<file path="src/rtl/reg_burst_writer.sv">
// Byte-stream to register-block burst writer: header, count, then MSB-first words.
// Each assembled word is presented for exactly one cycle; wr_addr parks otherwise.
module reg_burst_writer #(
  parameter int unsigned           ADDR_WIDTH = 7,
  parameter int unsigned           DATA_WIDTH = 16,
  parameter logic [ADDR_WIDTH-1:0] PARK_ADDR  = 7'h7F
) (
  input  logic                  clk,
  input  logic                  rst,
  input  logic [7:0]            rx_data,
  input  logic                  rx_valid,
  output logic                  rx_ready,
  output logic [ADDR_WIDTH-1:0] wr_addr,
  output logic [DATA_WIDTH-1:0] wr_data,
  output logic                  busy,
  output logic                  done,
  output logic                  err
);

  typedef enum logic [2:0] {
    S_IDLE,
    S_CNT,
    S_HI,
    S_LO,
    S_WRITE,
    S_DONE
  } state_e;

  state_e                state_q, state_d;
  logic [ADDR_WIDTH-1:0] addr_q, addr_d;
  logic [7:0]            cnt_q, cnt_d;
  logic [7:0]            hi_q, hi_d;
  logic [ADDR_WIDTH-1:0] wr_addr_q, wr_addr_d;
  logic [DATA_WIDTH-1:0] wr_data_q, wr_data_d;
  logic                  done_q, done_d;
  logic                  err_q, err_d;
  logic                  accept;

  always_ff @(posedge clk or posedge rst) begin
    if (rst) begin
      state_q   <= S_IDLE;
      addr_q    <= '0;
      cnt_q     <= '0;
      hi_q      <= '0;
      wr_addr_q <= PARK_ADDR;
      wr_data_q <= '0;
      done_q    <= 1'b0;
      err_q     <= 1'b0;
    end else begin
      state_q   <= state_d;
      addr_q    <= addr_d;
      cnt_q     <= cnt_d;
      hi_q      <= hi_d;
      wr_addr_q <= wr_addr_d;
      wr_data_q <= wr_data_d;
      done_q    <= done_d;
      err_q     <= err_d;
    end
  end

  // Ready depends on state alone, so there is no path from rx_valid to rx_ready.
  always_comb begin
    rx_ready = 1'b0;
    case (state_q)
      S_IDLE, S_CNT, S_HI, S_LO: rx_ready = 1'b1;
      default:                   rx_ready = 1'b0;
    endcase
  end

  assign accept = rx_valid && rx_ready;

  // Registered outputs are computed from the transition, so they line up with
  // the WRITE/DONE state they accompany rather than lagging it by a cycle.
  always_comb begin
    state_d   = state_q;
    addr_d    = addr_q;
    cnt_d     = cnt_q;
    hi_d      = hi_q;
    wr_addr_d = PARK_ADDR;
    wr_data_d = wr_data_q;
    done_d    = 1'b0;
    err_d     = 1'b0;
    case (state_q)
      S_IDLE: begin
        if (accept) begin
          if (rx_data[7]) begin
            err_d = 1'b1;
          end else begin
            addr_d  = ADDR_WIDTH'(rx_data[6:0]);
            state_d = S_CNT;
          end
        end
      end
      S_CNT: begin
        if (accept) begin
          cnt_d = rx_data;
          if (rx_data == 8'd0) begin
            state_d = S_DONE;
            done_d  = 1'b1;
          end else begin
            state_d = S_HI;
          end
        end
      end
      S_HI: begin
        if (accept) begin
          hi_d    = rx_data;
          state_d = S_LO;
        end
      end
      S_LO: begin
        if (accept) begin
          wr_addr_d = addr_q;
          wr_data_d = DATA_WIDTH'({hi_q, rx_data});
          state_d   = S_WRITE;
        end
      end
      S_WRITE: begin
        addr_d = addr_q + ADDR_WIDTH'(1);
        cnt_d  = cnt_q - 8'd1;
        if (cnt_q == 8'd1) begin
          state_d = S_DONE;
          done_d  = 1'b1;
        end else begin
          state_d = S_HI;
        end
      end
      S_DONE: begin
        state_d = S_IDLE;
      end
      default: begin
        state_d = S_IDLE;
      end
    endcase
  end

  assign busy    = (state_q != S_IDLE);
  assign wr_addr = wr_addr_q;
  assign wr_data = wr_data_q;
  assign done    = done_q;
  assign err     = err_q;

endmodule

</file>
<file path="config.mk">
export PLATFORM = sky130hd
export DESIGN_NAME = reg_burst_writer
export DESIGN_NICKNAME = d
export VERILOG_FILES = /design/src/rtl/reg_burst_writer.sv
export SDC_FILE = /design/constraint.sdc
export NUM_CORES = 1
export LEC_CHECK = 0
export CAP_MARGIN = 25
export CELL_PAD_IN_SITES_DETAIL_PLACEMENT = 1
export CELL_PAD_IN_SITES_GLOBAL_PLACEMENT = 2
export CORE_MARGIN = 2
export CORE_UTILIZATION = 39
export CTS_BUF_LIST = sky130_fd_sc_hd__clkbuf_2
export DETAILED_ROUTE_END_ITERATION = 16
export PLACE_DENSITY_LB_ADDON = 0.1
export SLEW_MARGIN = 30
export SYNTH_ARGS = -nofsm -noshare
export SYNTH_HDL_FRONTEND = slang
export SYNTH_SLANG_ARGS = --single-unit
</file>
<file path="constraint.sdc">
create_clock -name clk -period 3.3 [get_ports clk]
set_clock_uncertainty 0.1 [all_clocks]
set_input_delay 0.495 -clock clk [delete_from_list [all_inputs] [get_ports clk]]
set_output_delay 0.495 -clock clk [all_outputs]
set_load 0.05 [all_outputs]
</file>
==> impl_metrics.toml, run 1 <==
[routing]
drc_errors = 0
antenna_violating_nets_post_route = 0
routed_via_density = 5.38
route.final.wire_length_um = 5450
firstDrtPassIters = 4
drt_first_iter_violations = 58
via_count = 1728
wl_per_cell_um = 17.0

[cells_and_area]
postLayoutCellArea_sq_um = 2860
final_nets = 259
post_route_cells_drive_above_1_share = 0.240
layout.core_utilization = 0.486
layout.cells.non_filler = 321
area.growth.synth_to_final_pct = 20.7
num_antenna_cells = 0

[critical_path]
worstSetupStartpointType = "flip-flop"
crit_path_max_fanout = 10
crit_required_ns = 2.70
critical_path_arrival_ns = 2.07
crit_path_max_incr_delay_ns = 0.82
crit_buf_inv = 1
worstSetupPathType = "reg2out"
cpLargestDelayFamily = "buffers and inverters"
crit_chain = "nor2_1 > nand2_1 > clkdlybuf4s50_1"
cp_slowest_cell = "sky130_fd_sc_hd__clkdlybuf4s50_1"
timing.critical_path.to_type = "primary output"

[place]
standard_cell_area_after_detailed_placement_sq_um = 2790
dp_cells = 313
globalplace.congestion = 0.725
detailedPlacementHpwl_um = 3920
place.port_buffers = 37
place_worst_setup_slack_ns = 0.842

[pwr]
total_power_mw = 2.82
pwr-share-seq = 0.401
power.static_leakage_nw = 1.17
pwr-share-clk = 0.117
vdd.ir_drop.worst_mv = 0.502
internal_power_mw = 1.59
power.share.combinational = 0.481
p_sw_frac = 0.438
total_net_switching_power_mw = 1.24
power_density_nw_per_um2 = 986

[global_routing]
grt-ovfl-total = 0
grt_first_pass_wirelength_um = 9030
largest_net_degree_at_the_start_of_global_routing = 52
grt_antenna_before_repair = 0
track_usage = 0.179
grt_pass1_vias = 1833

[sta]
max_freq_mhz = 375
worst-slew-pin-transition_ns = 0.625
hold_viol = 0
setup_slack_after_layout_ns = 0.631
report.final.setup_viol = 0
final_max_slew_viol_count = 0
fin_tns_setup_ns = 0
period_share = 0.809
hold-worst-slack_ns = 0.355
min_clock_period_post_route_ns = 2.67
grt_setup_unrepaired = "false"
relSlewSlack = 0.583

[floorplanning]
fp.dieArea_sq_um = 6720
num_rows = 28
ioPinCount = 38
die_height_um = 82.0
initial_core_util = 0.403
core_sq_um = 5890
fp.dieW_um = 82.0

[yosys]
synth_async_sr_flop_share = 1.00
yosysTopAreaCellShare = 0.464
netlist_instances = 209
mappedNetlistArea_sq_um = 2370
syn-num-nets = 223
synth_edf_count = 0
synth_top_area_cell = "sky130_fd_sc_hd__dfrtp_1"
synth.yosys.seq_area_share = 0.542
synth-warning-count = 0
synth.top_cells.by_area = "sky130_fd_sc_hd__dfrtp_1 (46%), sky130_fd_sc_hd__mux2_2 (12%), sky130_fd_sc_hd__dfstp_2 (7.8%)"
synth-seq-cells = 51
ys.flop_type = "sky130_fd_sc_hd__dfrtp_1"
synthDistinctLibCells = 45
syn_area_per_cell_sq_um = 11.4

[clock_tree]
cts_made_buffers = 5
cts_htree_levels = 2
cts_max_path_buffers = 2
root_buffer = "sky130_fd_sc_hd__clkbuf_2"
numClockSinks = 51
postCtsSetupBuffers = 0
clkSlewWorstSetupHoldPaths_ns = 0.26
clock_insertion_delay_worst_skew_ns = 0.43
post_cts_hold_buffer_count = 0
cts.repair.resized = 0
cts_tree = "done"

[run]
max_cap_violation_count = 0

[outcome]
outcome = "completed"

[hold_path]
hp-class = "in2async"
-- final timing paths --
| check | startpoint | to | slack, ns | cells after the start |
|---|---|---|---|---|
| worst max-delay path | state_q[1] | busy | 0.63 | 3 |
| worst min-delay path | rst | addr_q[4] | 0.36 | 2 |
| worst max register to register | state_q[2] | cnt_q[6] | 1.32 | 4 |
| worst min register to register | wr_data[2] | wr_data[2] | 0.44 | 1 |
| max in group asynchronous | rst | state_q[0] | 2.31 | 2 |
| min in group clk | wr_data[2] | wr_data[2] | 0.44 | 1 |
-- cells by family (layout without fill, tap and decap cells) --
group                      after synthesis  after routing  synth area share
muxes                                   26             26             0.123
AOI/OAI and AO/OA                       49             49             0.138
and+or+nand+nor                         64             64             0.146
adders and majority gates                3              3            0.0158
DFF                                     51             51             0.542
buffers and inverters                   16             53            0.0364
-- cells in the final DEF (no fill, tap or decap), drive strengths merged, types with 3 or more instances in the layout --
| cell type | count |
|---|---|
| dfrtp | 44 |
| clkdlybuf4s50 | 37 |
| mux2 | 25 |
| nand2 | 16 |
| o21ai | 15 |
| a21oi | 12 |
| nor2 | 10 |
| or2 | 8 |
| dfstp | 7 |
| nand3 | 5 |
| clkbuf | 5 |
| inv | 5 |
| nand2b | 4 |
| nor3 | 4 |
| a22o | 4 |
| nor2b | 3 |
| o22ai | 3 |
| o22a | 3 |
| ha | 3 |
| buf | 3 |
| nor3b | 3 |
-- registers in the layout (all words and copies together), names as in the netlist --
name	flops
wr_data	16
wr_addr	7
hi_q	8
done	1
addr_q	7
state_q	3
cnt_q	8
err	1
-- synthesized netlist by cell type (2+ instances only) --
master,number
sky130_fd_sc_hd__or2_2,8
sky130_fd_sc_hd__clkbuf_1,2
sky130_fd_sc_hd__nand2b_1,4
sky130_fd_sc_hd__nor2b_1,3
sky130_fd_sc_hd__o22a_1,3
sky130_fd_sc_hd__o21ai_1,3
sky130_fd_sc_hd__a22o_1,4
sky130_fd_sc_hd__o22ai_1,3
sky130_fd_sc_hd__nor4_1,2
sky130_fd_sc_hd__nor3b_1,2
sky130_fd_sc_hd__dfstp_2,7
sky130_fd_sc_hd__ha_1,3
sky130_fd_sc_hd__buf_2,6
sky130_fd_sc_hd__o211ai_1,2
sky130_fd_sc_hd__mux2_2,25
sky130_fd_sc_hd__buf_6,2
sky130_fd_sc_hd__nor2_1,10
sky130_fd_sc_hd__dfrtp_1,44
sky130_fd_sc_hd__nor3_1,4
sky130_fd_sc_hd__nand3_1,5
sky130_fd_sc_hd__a21oi_1,11
sky130_fd_sc_hd__nand2_1,16
sky130_fd_sc_hd__and3_1,2
sky130_fd_sc_hd__o21ai_0,12
sky130_fd_sc_hd__a221o_1,2
sky130_fd_sc_hd__inv_1,5
-- metal layers --
metal / wire length (um) / track usage / up-vias / share of wire
met1: 2370 / 0.222 / 884 / 0.44
met5: 0 / 0 / - / 0
met4: 44 / 0.0550 / 0 / 0.0081
met2: 2850 / 0.311 / 25 / 0.52
met3: 179 / 0.0363 / 5 / 0.033
li1: - / - / 814 / -
-- power groups by stage --
stage | clock network (mW) | registers [mW] | logic (mW)
4_1_cts | 0.343 | 1.13 | 1.38
5_1_grt | 0.364 | 1.18 | 1.45
3_3_place_gp | 0 | 1.12 | 1.34
3_5_place_dp | 0 | 1.14 | 1.37
2_1_floorplan | 0 | 1.47 | 0.624
6_report | 0.332 | 1.13 | 1.36
-- layout make-up --
| cell class | instances | area (sq um) |
|---|---|---|
| fillers | 644 | 3020 |
| flip-flops and latches | 51 | 1280 |
| multi-input cells | 142 | 1000 |
| repair buffers | 40 | 393 |
| well taps | 75 | 93.8 |
| clock inverters | 3 | 43.8 |
| clock buffers | 5 | 25.0 |
| inverters | 5 | 21.3 |
-- worst reg2reg max path, stage by stage (launching register included) --
cell,delay (ns)
sky130_fd_sc_hd__dfrtp_1,0.56
sky130_fd_sc_hd__nand3b_1,0.26
sky130_fd_sc_hd__a21oi_2,0.54
sky130_fd_sc_hd__o21ai_0,0.20
sky130_fd_sc_hd__a22o_1,0.26
Note: power is estimated with default switching activity, not from simulation.
==> run 2: changes to the inputs <==
--- a/config.mk
+++ b/config.mk
@@ -9,7 +9,7 @@
 export CELL_PAD_IN_SITES_DETAIL_PLACEMENT = 1
 export CELL_PAD_IN_SITES_GLOBAL_PLACEMENT = 2
 export CORE_MARGIN = 2
-export CORE_UTILIZATION = 39
+export CORE_UTILIZATION = 36
 export CTS_BUF_LIST = sky130_fd_sc_hd__clkbuf_2
 export DETAILED_ROUTE_END_ITERATION = 16
 export PLACE_DENSITY_LB_ADDON = 0.1
==> constraint.sdc (replaced) <==
create_clock -name clk -period 2.59 [get_ports clk]
set_clock_uncertainty 0.1 [all_clocks]
set_input_delay 0.3885 -clock clk [delete_from_list [all_inputs] [get_ports clk]]
set_output_delay 0.3885 -clock clk [all_outputs]
set_load 0.05 [all_outputs]
==> run 2 against run 1 <==
  * Critical path depth down 1
  * Power up 26%
  * Final cell count up 1.9%
  * Utilization down 3.3 points
  * Combinational power up 31%
  * Via count up 4.3%
  * Die area up 7.9%
  * Critical path type unchanged
  * Sequential power up 27%
  * Worst hold slack worse by 0.19 ns
  * Count of clock-buffer cells in the layout up 1
  * Non-clock buffer count up 4
  * Flip-flop and latch count unchanged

-------

Identify the lines of the entries containing the string "down". Copy each such line.

Output below:
  * Critical path depth down 1
  * Utilization down 3.3 points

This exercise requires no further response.